> [Source material]
// two flip-flops per bit for inputs arriving from outside the clock domain
module refdac_sync #(
	parameter int unsigned      WIDTH     = 4,
	parameter logic [WIDTH-1:0] RESET_VAL = '0
) (
	input  wire logic             mclk_i,
	input  wire logic             reset_i,
	input  wire logic [WIDTH-1:0] async_i,
	output logic      [WIDTH-1:0] sync_o
);
	// ==========================================================
	// per-bit synchroniser chain
	genvar g;
	generate
		for (g = 0; g < WIDTH; g++) begin : g_bit
			logic meta_reg;  // first stage, read only by the second
			logic sync_reg;  // second stage
			// stage registers, reset to the idle level of the line
			always_ff @(posedge mclk_i) begin
				if (reset_i) begin
					meta_reg <= RESET_VAL[g];
					sync_reg <= RESET_VAL[g];
				end else begin
					meta_reg <= async_i[g];
					sync_reg <= meta_reg;
				end
			end
			assign sync_o[g] = sync_reg;
		end
	endgenerate
endmodule
### src/refdac_loader.sv
// serial command loader with channel holding registers, refresh clock and axi4-lite status port
//
// Contract
// - serial data accepted only while select low
// - sample input on each rising shift edge
// - msb first; first bit is bit 15
// - select rise after full word writes channel
// - shift clock gated while select high
// - buffered last stage out on falling edges
// - all chained devices update on select rise
// - bit 14 chooses internal or external clock
// - bits 13..10 hold binary channel address
// - ignore bit 13, decode lower three bits
// - bits 9..0 are the level code
// - refresh pin outputs or accepts clock
// - after reset internal source, pin undriven
// - internal source drives oscillator onto pin
// - refresh on falling, switches open rising
//
// The address map and the AXI4-Lite slave port were decided locally.
`timescale 1ns/10ps

module refdac_loader
	import refdac_pkg::*;
#(
	parameter int unsigned ADDR_W          = 8,
	parameter logic [15:0] OSC_HALF_DEFAULT = OSC_HALF_RESET
) (
	input  wire logic                         mclk_i,
	input  wire logic                         reset_i,
	// serial link pins
	input  wire logic                         sclk_i,
	input  wire logic                         load_select_n_i,
	input  wire logic                         serial_in_i,
	output logic                              serial_out_chain_o,
	// bidirectional refresh clock pin
	input  wire logic                         refresh_clock_pin_i,
	output logic                              refresh_clock_pin_o,
	output logic                              refresh_clock_pin_oe_o,
	// holding registers and refresh events toward the analog side
	output logic [NUM_CHAN*LEVEL_BITS-1:0]    level_codes_o,
	output logic                              refresh_strobe_o,
	output logic                              switch_open_o,
	// axi4-lite slave
	input  wire logic [ADDR_W-1:0]            s_axi_awaddr,
	input  wire logic                         s_axi_awvalid,
	output logic                              s_axi_awready,
	input  wire logic [31:0]                  s_axi_wdata,
	input  wire logic [3:0]                   s_axi_wstrb,
	input  wire logic                         s_axi_wvalid,
	output logic                              s_axi_wready,
	output logic [1:0]                        s_axi_bresp,
	output logic                              s_axi_bvalid,
	input  wire logic                         s_axi_bready,
	input  wire logic [ADDR_W-1:0]            s_axi_araddr,
	input  wire logic                         s_axi_arvalid,
	output logic                              s_axi_arready,
	output logic [31:0]                       s_axi_rdata,
	output logic [1:0]                        s_axi_rresp,
	output logic                              s_axi_rvalid,
	input  wire logic                         s_axi_rready
);
	// ==========================================================
	// pin synchronisation
	logic [3:0]            pins_s;            // {refresh pin, data, select, shift clock}
	logic                  sclk_s;            // synchronised shift clock
	logic                  lsn_s;             // synchronised select, active low
	logic                  sin_s;             // synchronised serial data
	logic                  pin_s;             // synchronised refresh pin
	logic                  sclk_d_reg;        // shift clock one cycle late
	logic                  lsn_d_reg;         // select one cycle late

	refdac_sync #(
		.WIDTH     (4),
		.RESET_VAL (SYNC_RESET)
	) u_sync (
		.mclk_i  (mclk_i),
		.reset_i (reset_i),
		.async_i ({refresh_clock_pin_i, serial_in_i, load_select_n_i, sclk_i}),
		.sync_o  (pins_s)
	);

	assign sclk_s = pins_s[0];
	assign lsn_s  = pins_s[1];
	assign sin_s  = pins_s[2];
	assign pin_s  = pins_s[3];

	// delayed copies for edge finding
	always_ff @(posedge mclk_i) begin
		if (reset_i) begin
			sclk_d_reg <= 1'b0;
			lsn_d_reg  <= 1'b1;
		end else begin
			sclk_d_reg <= sclk_s;
			lsn_d_reg  <= lsn_s;
		end
	end

	// ==========================================================
	// edge decode, shift clock gated by select
	wire sclk_rise = sclk_s & ~sclk_d_reg & ~lsn_s;
	wire sclk_fall = ~sclk_s & sclk_d_reg & ~lsn_s;
	wire frame_end = lsn_s & ~lsn_d_reg;

	// ==========================================================
	// shift register and bit counter
	logic [WORD_BITS-1:0]  shreg_reg;         // incoming command word
	logic [4:0]            bit_cnt_reg;       // bits seen, saturates at a word
	logic                  sdo_reg;           // buffered last stage
	wire                   word_full = (bit_cnt_reg >= 5'(WORD_BITS));
	wire                   commit    = frame_end & word_full;
	wire                   short_end = frame_end & ~word_full;

	// shift in at the lsb so the first bit ends at bit 15
	always_ff @(posedge mclk_i) begin
		if (reset_i) begin
			shreg_reg <= '0;
		end else if (sclk_rise) begin
			shreg_reg <= {shreg_reg[WORD_BITS-2:0], sin_s};
		end
	end

	// count bits per frame; cleared while select is high
	always_ff @(posedge mclk_i) begin
		if (reset_i || lsn_s) begin
			bit_cnt_reg <= '0;
		end else if (sclk_rise && !word_full) begin
			bit_cnt_reg <= bit_cnt_reg + 5'h01;
		end
	end

	// chain output follows the last stage on falling edges
	always_ff @(posedge mclk_i) begin
		if (reset_i) begin
			sdo_reg <= 1'b0;
		end else if (sclk_fall) begin
			sdo_reg <= shreg_reg[WORD_BITS-1];
		end
	end
	assign serial_out_chain_o = sdo_reg;

	// ==========================================================
	// command decode; test bit and top address bit unused
	wire [ADDR_BITS-1:0]  cmd_addr  = shreg_reg[BIT_ADDR_HI:BIT_ADDR_LO];
	wire [LEVEL_BITS-1:0] cmd_level = shreg_reg[BIT_LVL_HI:BIT_LVL_LO];
	wire                  cmd_src   = shreg_reg[BIT_SRC];

	// ==========================================================
	// channel holding registers
	logic [LEVEL_BITS-1:0] level_mem [NUM_CHAN];  // one code per channel
	genvar c;
	generate
		for (c = 0; c < NUM_CHAN; c++) begin : g_chan
			wire hit = commit & (cmd_addr == ADDR_BITS'(c));
			// only the addressed channel loads
			always_ff @(posedge mclk_i) begin
				if (reset_i) begin
					level_mem[c] <= '0;
				end else if (hit) begin
					level_mem[c] <= cmd_level;
				end
			end
			assign level_codes_o[c*LEVEL_BITS +: LEVEL_BITS] = level_mem[c];
		end
	endgenerate

	// ==========================================================
	// clock source setting
	logic                  src_ext_reg;       // 1 selects the external pin
	logic                  programmed_reg;    // a full word has been taken
	// source only changes on a full frame
	always_ff @(posedge mclk_i) begin
		if (reset_i) begin
			src_ext_reg    <= 1'b0;
			programmed_reg <= 1'b0;
		end else if (commit) begin
			src_ext_reg    <= cmd_src;
			programmed_reg <= 1'b1;
		end
	end

	// ==========================================================
	// internal oscillator
	logic [15:0]           osc_half_reg;      // half period in cycles, software set
	logic [15:0]           osc_cnt_reg;       // cycles into the half period
	logic                  osc_reg;           // oscillator level
	wire                   osc_wrap = ((17'(osc_cnt_reg) + 17'h00001) >= 17'(osc_half_reg));
	// free running divider
	always_ff @(posedge mclk_i) begin
		if (reset_i) begin
			osc_cnt_reg <= '0;
			osc_reg     <= 1'b0;
		end else if (osc_wrap) begin
			osc_cnt_reg <= '0;
			osc_reg     <= ~osc_reg;
		end else begin
			osc_cnt_reg <= osc_cnt_reg + 16'h0001;
		end
	end

	// ==========================================================
	// refresh pin drive and refresh events
	wire  pin_drive  = programmed_reg & ~src_ext_reg;
	wire  sel_clk    = src_ext_reg ? pin_s : osc_reg;
	logic pin_out_reg;                                 // pin level
	logic pin_oe_reg;                                  // pin enable
	logic sel_d_reg;                                   // selected clock one cycle late
	logic strobe_reg;                                  // refresh pulse
	logic sw_open_reg;                                 // switch open pulse
	// pin and refresh event registers
	always_ff @(posedge mclk_i) begin
		if (reset_i) begin
			pin_out_reg <= 1'b0;
			pin_oe_reg  <= 1'b0;
			sel_d_reg   <= 1'b0;
			strobe_reg  <= 1'b0;
			sw_open_reg <= 1'b0;
		end else begin
			pin_out_reg <= osc_reg;
			pin_oe_reg  <= pin_drive;
			sel_d_reg   <= sel_clk;
			strobe_reg  <= ~sel_clk & sel_d_reg;
			sw_open_reg <= sel_clk & ~sel_d_reg;
		end
	end
	assign refresh_clock_pin_o    = pin_out_reg;
	assign refresh_clock_pin_oe_o = pin_oe_reg;
	assign refresh_strobe_o       = strobe_reg;
	assign switch_open_o          = sw_open_reg;

	// ==========================================================
	// axi4-lite write path
	logic                  awready_reg;       // address channel free
	logic                  wready_reg;        // data channel free
	logic                  bvalid_reg;        // response pending
	logic [1:0]            bresp_reg;         // response code
	logic [ADDR_W-1:0]     waddr_reg;         // held write address
	logic [31:0]           wdata_reg;         // held write data
	logic [3:0]            wstrb_reg;         // held byte enables
	logic                  short_reg;         // sticky short frame flag
	logic [7:0]            frame_cnt_reg;     // committed frames, wraps
	wire aw_hs   = s_axi_awvalid & awready_reg;
	wire w_hs    = s_axi_wvalid & wready_reg;
	wire do_wr   = ~awready_reg & ~wready_reg & ~bvalid_reg;
	wire wr_half = do_wr & (waddr_reg[7:2] == OFS_OSC_HALF[7:2]);
	wire wr_stat = do_wr & (waddr_reg[7:2] == OFS_STATUS[7:2]);
	wire wr_chan = do_wr & (waddr_reg[7:0] >= OFS_CHAN_BASE) & (waddr_reg[7:0] <= OFS_CHAN_LAST);
	wire wr_ok   = wr_half | wr_stat | wr_chan;
	wire clr_short = wr_stat & wstrb_reg[0] & wdata_reg[STAT_SHORT];
	wire [15:0] half_next = {wstrb_reg[1] ? wdata_reg[15:8] : osc_half_reg[15:8],
	                         wstrb_reg[0] ? wdata_reg[7:0] : osc_half_reg[7:0]};

	// take address and data in either order, answer once both held
	always_ff @(posedge mclk_i) begin
		if (reset_i) begin
			awready_reg <= 1'b1;
			wready_reg  <= 1'b1;
			bvalid_reg  <= 1'b0;
			bresp_reg   <= RESP_OKAY;
			waddr_reg   <= '0;
			wdata_reg   <= '0;
			wstrb_reg   <= '0;
		end else begin
			if (aw_hs) begin
				awready_reg <= 1'b0;
				waddr_reg   <= s_axi_awaddr;
			end
			if (w_hs) begin
				wready_reg <= 1'b0;
				wdata_reg  <= s_axi_wdata;
				wstrb_reg  <= s_axi_wstrb;
			end
			if (do_wr) begin
				bvalid_reg <= 1'b1;
				bresp_reg  <= wr_ok ? RESP_OKAY : RESP_SLVERR;
			end
			if (bvalid_reg && s_axi_bready) begin
				bvalid_reg  <= 1'b0;
				awready_reg <= 1'b1;
				wready_reg  <= 1'b1;
			end
		end
	end

	// software registers; a new short frame beats the clear
	always_ff @(posedge mclk_i) begin
		if (reset_i) begin
			osc_half_reg  <= OSC_HALF_DEFAULT;
			short_reg     <= 1'b0;
			frame_cnt_reg <= '0;
		end else begin
			if (wr_half) begin
				osc_half_reg <= half_next;
			end
			if (short_end) begin
				short_reg <= 1'b1;
			end else if (clr_short) begin
				short_reg <= 1'b0;
			end
			if (commit) begin
				frame_cnt_reg <= frame_cnt_reg + 8'h01;
			end
		end
	end
	assign s_axi_awready = awready_reg;
	assign s_axi_wready  = wready_reg;
	assign s_axi_bvalid  = bvalid_reg;
	assign s_axi_bresp   = bresp_reg;

	// ==========================================================
	// axi4-lite read path
	logic                  arready_reg;       // address channel free
	logic                  rvalid_reg;        // data pending
	logic [31:0]           rdata_reg;         // read data
	logic [1:0]            rresp_reg;         // read response
	wire [7:0]  raddr   = 8'(s_axi_araddr);
	wire        rd_half = (raddr[7:2] == OFS_OSC_HALF[7:2]);
	wire        rd_stat = (raddr[7:2] == OFS_STATUS[7:2]);
	wire        rd_chan = (raddr >= OFS_CHAN_BASE) & (raddr <= OFS_CHAN_LAST);
	wire [2:0]  rd_idx  = raddr[4:2];
	wire [31:0] stat_word = {16'h0000, frame_cnt_reg, 5'h00, short_reg, pin_oe_reg, src_ext_reg};
	wire [31:0] rd_mux  = rd_half ? {16'h0000, osc_half_reg} :
	                      rd_stat ? stat_word :
	                      rd_chan ? {22'h000000, level_mem[rd_idx]} : 32'h00000000;
	wire        ar_hs   = s_axi_arvalid & arready_reg;

	// one read at a time, answer the cycle after the address is taken
	always_ff @(posedge mclk_i) begin
		if (reset_i) begin
			arready_reg <= 1'b1;
			rvalid_reg  <= 1'b0;
			rdata_reg   <= '0;
			rresp_reg   <= RESP_OKAY;
		end else if (ar_hs) begin
			arready_reg <= 1'b0;
			rvalid_reg  <= 1'b1;
			rdata_reg   <= rd_mux;
			rresp_reg   <= (rd_half | rd_stat | rd_chan) ? RESP_OKAY : RESP_SLVERR;
		end else if (rvalid_reg && s_axi_rready) begin
			rvalid_reg  <= 1'b0;
			arready_reg <= 1'b1;
		end
	end
	assign s_axi_arready = arready_reg;
	assign s_axi_rvalid  = rvalid_reg;
	assign s_axi_rdata   = rdata_reg;
	assign s_axi_rresp   = rresp_reg;
endmodule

> [Exercise brief]
Every line where "cycles" appears must be returned from the listing above.

> [Answer to this problem]
	logic [15:0]           osc_half_reg;      // half period in cycles, software set
	logic [15:0]           osc_cnt_reg;       // cycles into the half period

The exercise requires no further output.